- [WORK TO BE COMPLETED]:
This exercise calls for the line with "br_e <= ex &", the line with "is_beq & ~hitE1 & hitM1;", and all lines between them in the material below, output exactly and with no other lines.

- [PROVIDED ENTRIES]:
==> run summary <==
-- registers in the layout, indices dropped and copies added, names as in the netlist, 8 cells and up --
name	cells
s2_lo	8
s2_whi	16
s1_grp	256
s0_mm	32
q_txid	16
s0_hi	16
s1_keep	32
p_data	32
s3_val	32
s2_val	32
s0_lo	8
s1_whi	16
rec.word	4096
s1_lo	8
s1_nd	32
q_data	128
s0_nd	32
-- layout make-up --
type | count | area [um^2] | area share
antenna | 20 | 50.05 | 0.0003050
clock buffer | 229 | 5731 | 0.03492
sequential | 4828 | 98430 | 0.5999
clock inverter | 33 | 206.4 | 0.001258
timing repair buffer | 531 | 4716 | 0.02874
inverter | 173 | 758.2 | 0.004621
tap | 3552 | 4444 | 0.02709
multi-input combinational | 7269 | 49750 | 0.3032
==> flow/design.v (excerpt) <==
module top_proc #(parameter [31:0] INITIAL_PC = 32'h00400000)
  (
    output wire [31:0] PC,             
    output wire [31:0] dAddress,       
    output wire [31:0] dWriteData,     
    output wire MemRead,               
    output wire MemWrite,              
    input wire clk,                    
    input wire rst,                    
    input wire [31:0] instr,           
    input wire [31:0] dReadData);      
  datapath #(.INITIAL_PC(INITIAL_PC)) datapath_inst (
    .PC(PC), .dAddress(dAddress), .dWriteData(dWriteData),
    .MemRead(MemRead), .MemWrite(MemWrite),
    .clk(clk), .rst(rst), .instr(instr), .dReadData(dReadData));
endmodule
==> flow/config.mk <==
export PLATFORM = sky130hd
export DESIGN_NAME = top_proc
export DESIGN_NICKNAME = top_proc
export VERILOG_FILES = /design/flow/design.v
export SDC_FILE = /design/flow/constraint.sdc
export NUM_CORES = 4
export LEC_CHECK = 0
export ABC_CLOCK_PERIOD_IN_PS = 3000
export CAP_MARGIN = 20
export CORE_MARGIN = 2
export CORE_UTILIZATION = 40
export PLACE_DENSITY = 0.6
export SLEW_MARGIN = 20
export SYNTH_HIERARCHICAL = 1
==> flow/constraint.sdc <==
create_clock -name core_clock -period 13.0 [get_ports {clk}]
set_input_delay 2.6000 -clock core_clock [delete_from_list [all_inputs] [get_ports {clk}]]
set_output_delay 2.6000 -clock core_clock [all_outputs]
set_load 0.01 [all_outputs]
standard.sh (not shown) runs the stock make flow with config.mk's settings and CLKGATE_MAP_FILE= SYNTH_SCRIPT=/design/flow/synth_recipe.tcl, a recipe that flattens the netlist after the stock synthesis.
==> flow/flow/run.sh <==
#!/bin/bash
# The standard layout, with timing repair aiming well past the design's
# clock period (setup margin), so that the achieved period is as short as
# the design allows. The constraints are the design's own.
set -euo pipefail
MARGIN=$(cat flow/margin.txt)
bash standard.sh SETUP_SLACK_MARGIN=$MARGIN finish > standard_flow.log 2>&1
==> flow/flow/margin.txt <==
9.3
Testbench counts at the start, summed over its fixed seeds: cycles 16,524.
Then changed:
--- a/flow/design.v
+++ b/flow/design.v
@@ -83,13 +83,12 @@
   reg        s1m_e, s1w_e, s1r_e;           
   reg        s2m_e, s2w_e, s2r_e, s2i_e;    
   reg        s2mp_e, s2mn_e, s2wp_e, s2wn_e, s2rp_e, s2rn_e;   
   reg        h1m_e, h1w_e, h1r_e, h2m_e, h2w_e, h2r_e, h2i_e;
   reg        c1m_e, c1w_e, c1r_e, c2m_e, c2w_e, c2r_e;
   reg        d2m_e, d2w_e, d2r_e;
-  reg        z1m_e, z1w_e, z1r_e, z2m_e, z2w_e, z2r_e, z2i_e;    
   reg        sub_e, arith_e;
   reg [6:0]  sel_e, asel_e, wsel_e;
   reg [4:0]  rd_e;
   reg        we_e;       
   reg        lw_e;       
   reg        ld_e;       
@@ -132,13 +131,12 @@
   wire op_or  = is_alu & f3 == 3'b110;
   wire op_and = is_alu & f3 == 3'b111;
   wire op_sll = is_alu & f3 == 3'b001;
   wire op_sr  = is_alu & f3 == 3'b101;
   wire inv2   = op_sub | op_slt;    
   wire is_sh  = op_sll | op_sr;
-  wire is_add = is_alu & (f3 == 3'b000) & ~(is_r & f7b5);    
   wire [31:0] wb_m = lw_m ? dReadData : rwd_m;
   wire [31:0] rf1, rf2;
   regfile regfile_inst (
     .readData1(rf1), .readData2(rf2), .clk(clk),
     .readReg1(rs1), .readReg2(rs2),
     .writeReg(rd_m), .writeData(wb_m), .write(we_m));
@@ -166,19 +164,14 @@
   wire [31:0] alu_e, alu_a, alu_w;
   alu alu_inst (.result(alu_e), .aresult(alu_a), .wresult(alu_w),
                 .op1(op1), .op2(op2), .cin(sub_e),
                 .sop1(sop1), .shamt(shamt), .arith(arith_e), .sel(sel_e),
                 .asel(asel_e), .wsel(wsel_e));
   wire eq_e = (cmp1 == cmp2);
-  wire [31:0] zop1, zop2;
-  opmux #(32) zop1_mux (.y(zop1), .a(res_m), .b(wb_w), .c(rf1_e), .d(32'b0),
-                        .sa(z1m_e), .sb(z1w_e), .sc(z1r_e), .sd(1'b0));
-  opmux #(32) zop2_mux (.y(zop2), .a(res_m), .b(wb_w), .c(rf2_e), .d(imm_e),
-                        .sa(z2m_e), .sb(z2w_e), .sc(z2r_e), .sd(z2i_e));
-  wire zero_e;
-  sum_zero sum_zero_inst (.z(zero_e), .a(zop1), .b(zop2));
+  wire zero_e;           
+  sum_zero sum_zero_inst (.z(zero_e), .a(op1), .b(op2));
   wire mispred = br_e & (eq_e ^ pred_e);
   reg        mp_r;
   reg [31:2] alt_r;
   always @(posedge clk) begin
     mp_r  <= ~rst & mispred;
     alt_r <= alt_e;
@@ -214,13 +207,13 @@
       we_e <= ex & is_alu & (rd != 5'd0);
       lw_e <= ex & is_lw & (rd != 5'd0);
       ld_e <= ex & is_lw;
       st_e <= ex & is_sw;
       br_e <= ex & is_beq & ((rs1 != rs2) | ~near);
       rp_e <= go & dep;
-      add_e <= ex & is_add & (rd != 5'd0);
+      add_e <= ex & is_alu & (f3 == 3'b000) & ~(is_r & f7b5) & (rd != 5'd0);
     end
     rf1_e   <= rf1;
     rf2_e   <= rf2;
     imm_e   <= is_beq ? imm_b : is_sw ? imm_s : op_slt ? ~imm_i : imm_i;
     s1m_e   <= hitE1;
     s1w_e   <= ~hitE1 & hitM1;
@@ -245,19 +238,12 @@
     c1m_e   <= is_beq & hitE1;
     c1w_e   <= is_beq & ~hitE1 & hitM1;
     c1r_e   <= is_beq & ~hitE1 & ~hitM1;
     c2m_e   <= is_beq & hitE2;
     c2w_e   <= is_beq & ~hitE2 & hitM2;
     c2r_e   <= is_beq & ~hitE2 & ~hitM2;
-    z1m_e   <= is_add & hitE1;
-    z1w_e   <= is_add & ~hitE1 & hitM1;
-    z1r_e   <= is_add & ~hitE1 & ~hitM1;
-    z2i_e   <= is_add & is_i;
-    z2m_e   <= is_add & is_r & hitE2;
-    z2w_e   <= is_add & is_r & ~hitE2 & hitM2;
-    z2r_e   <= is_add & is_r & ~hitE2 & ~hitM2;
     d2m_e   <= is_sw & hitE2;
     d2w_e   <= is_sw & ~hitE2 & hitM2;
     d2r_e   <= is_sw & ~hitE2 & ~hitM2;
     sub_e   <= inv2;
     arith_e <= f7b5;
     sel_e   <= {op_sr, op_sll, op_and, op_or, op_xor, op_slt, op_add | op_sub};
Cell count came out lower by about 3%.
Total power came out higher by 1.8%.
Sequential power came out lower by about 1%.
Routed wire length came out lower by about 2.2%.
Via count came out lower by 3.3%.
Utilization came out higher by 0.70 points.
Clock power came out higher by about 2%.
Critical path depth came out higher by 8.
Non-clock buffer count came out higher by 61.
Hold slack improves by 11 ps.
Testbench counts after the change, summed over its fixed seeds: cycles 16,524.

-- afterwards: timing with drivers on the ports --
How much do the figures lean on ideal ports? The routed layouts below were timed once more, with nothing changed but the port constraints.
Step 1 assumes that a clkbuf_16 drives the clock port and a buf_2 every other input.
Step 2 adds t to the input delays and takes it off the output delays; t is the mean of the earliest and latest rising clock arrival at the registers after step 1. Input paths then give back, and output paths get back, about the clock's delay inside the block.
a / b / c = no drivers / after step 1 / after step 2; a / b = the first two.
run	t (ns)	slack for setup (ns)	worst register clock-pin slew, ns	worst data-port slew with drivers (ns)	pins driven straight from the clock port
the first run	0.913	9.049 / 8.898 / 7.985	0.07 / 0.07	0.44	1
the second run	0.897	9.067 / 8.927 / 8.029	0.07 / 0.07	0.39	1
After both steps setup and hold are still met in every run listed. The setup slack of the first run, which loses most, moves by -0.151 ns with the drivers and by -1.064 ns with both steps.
Source: an optimization exercise on an open RTL-to-GDS flow (aim: small area). Production flows keep margins and buffers that such runs may drop. Function was checked by simulation only, so behaviour that the tests miss may differ from the original. No driver is modelled on the clock port, so clocking that relies on it looks cheaper here than on a real chip.

==> v16: inputs <==
==> flow/design.v <==
module node(clk, rst, textfile, keyword, data_wr, key_en, result);
	input clk;
	input rst;
	input [31:0] textfile;
	input [31:0] keyword;
	input data_wr;
	input key_en;
	output [31:0] result;
	reg [2:0] ph;
	reg [1:0] cph;
	reg [127:0] kc;
	reg [255:0] kr;
	reg ken_d;
	reg eq_c;		 
	reg er;			 
	reg eqa, eqb;		 
	reg [4:0] c0;
	reg [3:0] c1, c2, c3;
	reg cur_valid;		 
	reg [1:0] cur_slot;	 
	reg a_valid;		 
	reg b_valid;		 
	wire kfirst = key_en & ~ken_d;
	wire kdone  = ken_d & ~key_en;
	wire full3  = a_valid & b_valid & cur_valid;
	wire align  = (cph == ph[1:0]);
	wire rot    = ~key_en & (full3 ? (cph != 2'd0) : align);
	wire mr = (kr[31:0] == kc[31:0]);
	wire cp = ~key_en & ~ken_d & align & (ph[2] ? (a_valid & ~b_valid) : ~a_valid);
	always @(posedge clk or negedge rst)
		if (!rst)
			ph <= 3'd0;
		else
			ph <= ph + 3'd1;
	always @(posedge clk) begin
		ken_d <= key_en;
		if (key_en | rot)
			kc <= {(key_en ? keyword : kc[31:0]), kc[127:32]};
		if (key_en)
			cph <= 2'd0;
		else if (rot)
			cph <= cph + 2'd1;
		if (key_en)
			eq_c <= (kfirst | eq_c) & (keyword == kc[31:0]);
		kr <= {(cp ? kc[31:0] : kr[31:0]), kr[255:32]};
		er <= ((ph[1:0] == 2'd0) | er) & mr;
		if (ph == 3'd3)
			eqa <= er & mr;
		if (ph == 3'd7)
			eqb <= er & mr;
	end
	wire hit_a = eqa & a_valid;
	wire hit_b = eqb & b_valid;
	reg [1:0] nslots;	 
	wire [1:0] idx = cur_valid ? cur_slot : hit_a ? 2'd0 : hit_b ? 2'd1 : nslots;
	reg d1, d2, d3, d4;
	reg [7:0] p, q;
	always @(posedge clk) begin
		d1 <= data_wr;
		d2 <= d1;
		d3 <= d2;
		d4 <= d3;
		q <= textfile[31:24];
		p <= d2 ? q : textfile[23:16];
	end
	wire [7:0] b = data_wr ? textfile[7:0] : d1 ? textfile[15:8] : p;
	wire lv = data_wr | d1 | d2 | d3;
	wire sep = (b == 8'h00) || (b[7:4] == 4'h2) || (b == 8'h3a) || (b == 8'h3b) || (b == 8'h3f);
	reg [4:0] col;		 
	reg match;		 
	wire [1:0] kch = col[3:2] - cph;
	wire [7:0] kl = kc[{kch, col[1:0], 3'b000} +: 8];
	wire full = col[4];
	wire comp = (lv & sep & (col != 5'd0)) | ((lv & ~sep | d4) & full);
	wire eqw = match & (full | (kl == 8'h00));
	always @(posedge clk or negedge rst)
		if (!rst)
			col <= 5'd0;
		else if (comp)
			col <= 5'd0;
		else if (lv & ~sep)
			col <= col + 5'd1;
	always @(posedge clk)
		if (lv & ~sep & ~full)
			match <= ((col == 5'd0) | match) & (b == kl);
	reg s1, s2;
	reg [13:0] r;
	wire s = comp & eqw & ~s2;
	wire f = s & ~(r[0] | r[1] | r[2] | r[3]);
	always @(posedge clk) begin
		s1 <= s;
		s2 <= s1;
	end
	always @(posedge clk) begin
		r[2:0] <= {r[1:0], f};
		r[6:4] <= r[5:3];
		r[10:8] <= r[9:7];
		r[13:12] <= r[12:11];
	end
	always @(posedge clk or negedge rst)
		if (!rst) begin
			r[3] <= 1'b0;
			r[7] <= 1'b0;
			r[11] <= 1'b0;
		end else begin
			r[3] <= r[2];
			r[7] <= r[6];
			r[11] <= r[10];
		end
	wire upd = r[13];
	always @(posedge clk or negedge rst)
		if (!rst) begin
			c0 <= 0; c1 <= 0; c2 <= 0; c3 <= 0;
			cur_valid <= 0;
			a_valid <= 0; b_valid <= 0;
			nslots <= 0;
		end else begin
			c0 <= c0 + {4'd0, upd & (idx == 2'd0)};
			c1 <= c1 + {3'd0, upd & (idx == 2'd1)};
			c2 <= c2 + {3'd0, upd & (idx == 2'd2)};
			c3 <= c3 + {3'd0, upd & (idx == 2'd3)};
			if (upd) begin
				cur_valid <= 1'b1;
				if (!cur_valid & !hit_a & !hit_b)
					nslots <= nslots + 2'd1;
			end
			if (kdone) begin
				if (cur_valid & ~a_valid)
					a_valid <= 1'b1;
				else if (cur_valid & ~b_valid & (cur_slot != 2'd0))
					b_valid <= 1'b1;
				cur_valid <= full3 & eq_c;
			end
		end
	always @(posedge clk) begin
		if (upd)
			cur_slot <= idx;
	end
	assign result = {4'b0, c3, 4'b0, c2, 4'b0, c1, 3'b0, c0};
endmodule
==> flow/flow/run.sh <==
#!/bin/bash
# Standard ORFS layout with these changes to how it is made:
#  - port buffers use the smallest buffer cell,
#  - buffers inserted by ABC are removed before placement (repair re-adds
#    any that timing or slew needs),
#  - CTS clusters more flip-flops per clock buffer and adds no dummy loads,
#  - the constant outputs share the tie cell synthesis made.
set -euo pipefail
export BUFFER_PORTS_ARGS="-buffer_cell sky130_fd_sc_hd__buf_1"
export REMOVE_ABC_BUFFERS=1
export SKIP_REPAIR_TIE_FANOUT=1
export CTS_ARGS="-sink_clustering_enable -repair_clock_nets -sink_clustering_size 32 -sink_clustering_max_diameter 120 -buf_list {sky130_fd_sc_hd__clkbuf_8 sky130_fd_sc_hd__clkbuf_16} -sink_clustering_buffer sky130_fd_sc_hd__clkbuf_16 -root_buf sky130_fd_sc_hd__clkbuf_8 -tree_buf sky130_fd_sc_hd__clkbuf_8 -dont_use_dummy_load"
bash standard.sh synth > synth.log 2>&1
bash standard.sh finish > layout.log 2>&1
==> flow/standard.sh <==
#!/bin/bash
# synth_recipe.tcl (not shown) runs the flow's synth.tcl, then flattens the netlist and writes it again
# the make line also repeats each setting of config.mk as NAME=value (left out here)
make -C /OpenROAD-flow-scripts/flow DESIGN_CONFIG=/design/flow/config.mk WORK_HOME=/design/flow/orfs CLKGATE_MAP_FILE= SYNTH_SCRIPT=/design/flow/synth_recipe.tcl "${@:-finish}"
==> flow/config.mk <==
export PLATFORM = sky130hd
export DESIGN_NAME = node
export DESIGN_NICKNAME = node
export VERILOG_FILES = /design/flow/design.v
export SDC_FILE = /design/flow/constraint.sdc
export NUM_CORES = 4
export LEC_CHECK = 0
export CAP_MARGIN = 20
export CORE_MARGIN = 2
export CORE_UTILIZATION = 70
export SLEW_MARGIN = 20
export SYNTH_MEMORY_MAX_BITS = 8192
==> flow/constraint.sdc <==
create_clock -name core_clock -period 10.0 [get_ports {clk}]
set_input_delay 2.0000 -clock core_clock [delete_from_list [all_inputs] [get_ports {clk}]]
set_output_delay 2.0000 -clock core_clock [all_outputs]
set_load 0.01 [all_outputs]
==> inputs of v24, as changes to v16 <==
==> flow/design.v, changed modules only <==
module node(clk, rst, textfile, keyword, data_wr, key_en, result);
	input clk;
	input rst;
	input [31:0] textfile;
	input [31:0] keyword;
	input data_wr;
	input key_en;
	output [31:0] result;
	reg [2:0] ph;
	reg [1:0] cph;
	reg [127:0] kc;
	reg [255:0] kr;
	reg ken_d;
	reg eq_c;		 
	reg er;			 
	reg eqa, eqb;		 
	reg cur_valid;		 
	reg [1:0] cur_slot;	 
	reg a_valid, b_valid;
	reg [1:0] a_slot, b_slot;
	reg [1:0] nslots;	 
	wire kfirst = key_en & ~ken_d;
	wire kdone  = ken_d & ~key_en;
	wire full3  = a_valid & b_valid & cur_valid;
	wire align  = (cph == ph[1:0]);
	wire rot    = ~key_en & (full3 ? (cph != 2'd0) : align);
	wire mr = (kr[31:0] == kc[31:0]);
	wire cp = ~key_en & ~ken_d & align & (ph[2] ? (a_valid & ~b_valid) : ~a_valid);
	always @(posedge clk or negedge rst)
		if (!rst)
			ph <= 3'd0;
		else
			ph <= ph + 3'd1;
	always @(posedge clk) begin
		ken_d <= key_en;
		if (key_en | rot)
			kc <= {(key_en ? keyword : kc[31:0]), kc[127:32]};
		if (key_en)
			cph <= 2'd0;
		else if (rot)
			cph <= cph + 2'd1;
		if (key_en)
			eq_c <= (kfirst | eq_c) & (keyword == kc[31:0]);
		kr <= {(cp ? kc[31:0] : kr[31:0]), kr[255:32]};
		er <= ((ph[1:0] == 2'd0) | er) & mr;
		if (ph == 3'd3)
			eqa <= er & mr;
		if (ph == 3'd7)
			eqb <= er & mr;
	end
	wire hit_a = eqa & a_valid;
	wire hit_b = eqb & b_valid;
	wire [1:0] idx = cur_valid ? cur_slot : hit_a ? a_slot : hit_b ? b_slot : nslots;
	reg d1, d2, d3, d4;
	reg [7:0] p, q;
	always @(posedge clk) begin
		d1 <= data_wr;
		d2 <= d1;
		d3 <= d2;
		d4 <= d3;
		q <= textfile[31:24];
		p <= d2 ? q : textfile[23:16];
	end
	wire [7:0] b = data_wr ? textfile[7:0] : d1 ? textfile[15:8] : p;
	wire lv = data_wr | d1 | d2 | d3;
	wire sep = (b == 8'h00) || (b[7:4] == 4'h2) || (b == 8'h3a) || (b == 8'h3b) || (b == 8'h3f);
	reg [4:0] col;		 
	reg match;		 
	wire [1:0] kch = col[3:2] - cph;
	wire [7:0] kl = kc[{kch, col[1:0], 3'b000} +: 8];
	wire full = col[4];
	wire comp = (lv & sep & (col != 5'd0)) | ((lv & ~sep | d4) & full);
	wire eqw = match & (full | (kl == 8'h00));
	always @(posedge clk or negedge rst)
		if (!rst)
			col <= 5'd0;
		else if (comp)
			col <= 5'd0;
		else if (lv & ~sep)
			col <= col + 5'd1;
	always @(posedge clk)
		if (lv & ~sep & ~full)
			match <= ((col == 5'd0) | match) & (b == kl);
	reg s1, s2;
	reg [13:0] r;
	wire s = comp & eqw & ~s2;
	wire f = s & ~(r[0] | r[1] | r[2] | r[3]);
	always @(posedge clk) begin
		s1 <= s;
		s2 <= s1;
	end
	always @(posedge clk) begin
		r[2:0] <= {r[1:0], f};
		r[6:4] <= r[5:3];
		r[10:8] <= r[9:7];
		r[13:12] <= r[12:11];
	end
	always @(posedge clk or negedge rst)
		if (!rst) begin
			r[3] <= 1'b0;
			r[7] <= 1'b0;
			r[11] <= 1'b0;
		end else begin
			r[3] <= r[2];
			r[7] <= r[6];
			r[11] <= r[10];
		end
	wire upd = r[13];
	reg [4:0] c0;
	reg [3:0] c1, c2, c3;
	always @(posedge clk or negedge rst)
		if (!rst) begin
			c0 <= 0; c1 <= 0; c2 <= 0; c3 <= 0;
			cur_valid <= 0;
			a_valid <= 0; b_valid <= 0;
			nslots <= 0;
		end else begin
			if (upd) begin
				case (idx)
					2'd0: c0 <= c0 + 5'd1;
					2'd1: c1 <= c1 + 4'd1;
					2'd2: c2 <= c2 + 4'd1;
					2'd3: c3 <= c3 + 4'd1;
				endcase
				cur_valid <= 1'b1;
				if (!cur_valid & !hit_a & !hit_b)
					nslots <= nslots + 2'd1;
			end
			if (kdone) begin
				if (cur_valid & ~a_valid)
					a_valid <= 1'b1;
				else if (cur_valid & ~b_valid)
					b_valid <= 1'b1;
				cur_valid <= full3 & eq_c;
			end
		end
	always @(posedge clk) begin
		if (upd)
			cur_slot <= idx;
		if (kdone & cur_valid & ~a_valid)
			a_slot <= cur_slot;
		if (kdone & cur_valid & a_valid & ~b_valid)
			b_slot <= cur_slot;
	end
	assign result = {4'b0, c3, 4'b0, c2, 4'b0, c1, 3'b0, c0};
endmodule
==> flow/flow/run.sh (replaced) <==
#!/bin/bash
# Standard ORFS layout with three changes to how it is made:
#  - port buffers use the smallest buffer cell,
#  - buffers inserted by ABC are removed before placement (repair re-adds
#    any that timing or slew needs),
#  - CTS clusters more flip-flops per clock buffer and adds no dummy loads.
set -euo pipefail
export BUFFER_PORTS_ARGS="-buffer_cell sky130_fd_sc_hd__buf_1"
export REMOVE_ABC_BUFFERS=1
export CTS_ARGS="-sink_clustering_enable -repair_clock_nets -sink_clustering_size 33 -sink_clustering_max_diameter 120 -buf_list sky130_fd_sc_hd__clkbuf_16 -dont_use_dummy_load"
bash standard.sh synth > synth.log 2>&1
bash standard.sh finish > layout.log 2>&1
--- a/flow/config.mk
+++ b/flow/config.mk
@@ -8,5 +8,5 @@
 export CAP_MARGIN = 20
 export CORE_MARGIN = 2
-export CORE_UTILIZATION = 70
+export CORE_UTILIZATION = 85
 export SLEW_MARGIN = 20
 export SYNTH_MEMORY_MAX_BITS = 8192
==> inputs of v37, as changes to v16 <==
==> flow/flow/run.sh (replaced) <==
#!/bin/bash
# Standard ORFS layout with these changes to how it is made:
#  - port buffers use the smallest buffer cell,
#  - buffers inserted by ABC are removed before placement (repair re-adds
#    any that timing or slew needs),
#  - CTS clusters more flip-flops per clock buffer, uses small buffers above
#    the leaf level and adds no dummy loads,
#  - the constant outputs share the tie cell synthesis made.
set -euo pipefail
export BUFFER_PORTS_ARGS="-buffer_cell sky130_fd_sc_hd__buf_1"
export REMOVE_ABC_BUFFERS=1
export SKIP_REPAIR_TIE_FANOUT=1
export CTS_ARGS="-sink_clustering_enable -repair_clock_nets -sink_clustering_size 32 -sink_clustering_max_diameter 120 -buf_list {sky130_fd_sc_hd__clkbuf_4 sky130_fd_sc_hd__clkbuf_16} -sink_clustering_buffer sky130_fd_sc_hd__clkbuf_16 -root_buf sky130_fd_sc_hd__clkbuf_4 -tree_buf sky130_fd_sc_hd__clkbuf_4 -dont_use_dummy_load"
bash standard.sh synth > synth.log 2>&1
bash standard.sh finish > layout.log 2>&1
==> results.cfg <==
[logic_synthesis]
syn_inst = 890

[critical_path]
cpPeakStageDelay_ns = 0.60

[drt]
viasPerCell = 6.85
drt_iter0_drc = 928

[timing]
worst_clock_skew_ns = 0.0807

[global_routing]
global_route_wire_length_before_repair_um = 52800

[min_path]
min_from = kr[250]$_DFF_P_

[die]
dieArea_um2 = 18500
core_um2 = 17200
num_rows = 48

[status]
run_status = finished clean

[power_and_ir_drop]
clock_power_share_pct = 21.0

[place]
pre_cts_ws_ns = 5.45
# the run above: v24

==> results.cfg <==
[status]
run_status = finished clean

[global_routing]
global_route_wire_length_before_repair_um = 39400

[min_path]
min_from = kr[134]$_DFF_P_

[place]
pre_cts_ws_ns = 5.50

[die]
core_um2 = 20200
num_rows = 52

[drt]
viasPerCell = 5.67
drt_iter0_drc = 523

[logic_synthesis]
syn_inst = 860

[power_and_ir_drop]
power.leakage_nw = 5.80

[timing]
worst_clock_skew_ns = 0.0496

[critical_path]
cpPeakStageDelay_ns = 0.49
# the run above: v16

==> results.cfg <==
[critical_path]
cpPeakStageDelay_ns = 0.48
cell_family_with_most_cp_delay = compound AO/OA/AOI/OAI gates

[logic_synthesis]
syn_inst = 860

[die]
core_um2 = 20200
num_rows = 52
dieArea_um2 = 21800

[place]
pre_cts_ws_ns = 5.50

[drt]
drt_iter0_drc = 519
viasPerCell = 5.66

[status]
run_status = finished clean

[power_and_ir_drop]
clock_power_share_pct = 19.3

[flow_run]
max_cap_viol_count = 0

[timing]
worst_clock_skew_ns = 0.0500

[cts]
post_cts.repair.setup_buffers = 0

[global_routing]
global_route_wire_length_before_repair_um = 39300
# the run above: v37

-- separate check: timing with driven ports --
In the flow no input, the clock included, has a driving cell. The finished layouts below were timed again as built, in two steps.
Step 1 (the two cells are an assumption about what drives the block):
set clk [get_ports {clk}]
set_driving_cell -lib_cell sky130_fd_sc_hd__clkbuf_16 $clk
set_driving_cell -lib_cell sky130_fd_sc_hd__buf_2 [delete_from_list [all_inputs] $clk]
Step 2 times the ports against the registers' clock, not the clock port: input delays grow and output delays shrink by t, the midpoint of the rising clock arrivals with the driver on.
Slacks: no drivers / after step 1 / after step 2; pairs: no drivers / after step 1.
run	shift t [ns]	setup slack, ns	clock arrival spread, ns	worst slew at a driven data input, ns
v16	0.611	6.110 / 6.129 / 5.518	0.051 / 0.051	0.04
v24	0.545	5.962 / 5.980 / 5.434	0.080 / 0.081	0.06
v37	0.758	6.261 / 6.280 / 5.522	0.051 / 0.051	0.04
After both steps every run listed still meets setup and hold. The setup slack of v37, which loses most, moves by +0.019 ns with the drivers and by -0.739 ns with both steps.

- [RESULT]:
       br_e <= ex & is_beq & ((rs1 != rs2) | ~near);
       rp_e <= go & dep;
-      add_e <= ex & is_add & (rd != 5'd0);
+      add_e <= ex & is_alu & (f3 == 3'b000) & ~(is_r & f7b5) & (rd != 5'd0);
     end
     rf1_e   <= rf1;
     rf2_e   <= rf2;
     imm_e   <= is_beq ? imm_b : is_sw ? imm_s : op_slt ? ~imm_i : imm_i;
     s1m_e   <= hitE1;
     s1w_e   <= ~hitE1 & hitM1;
@@ -245,19 +238,12 @@
     c1m_e   <= is_beq & hitE1;
     c1w_e   <= is_beq & ~hitE1 & hitM1;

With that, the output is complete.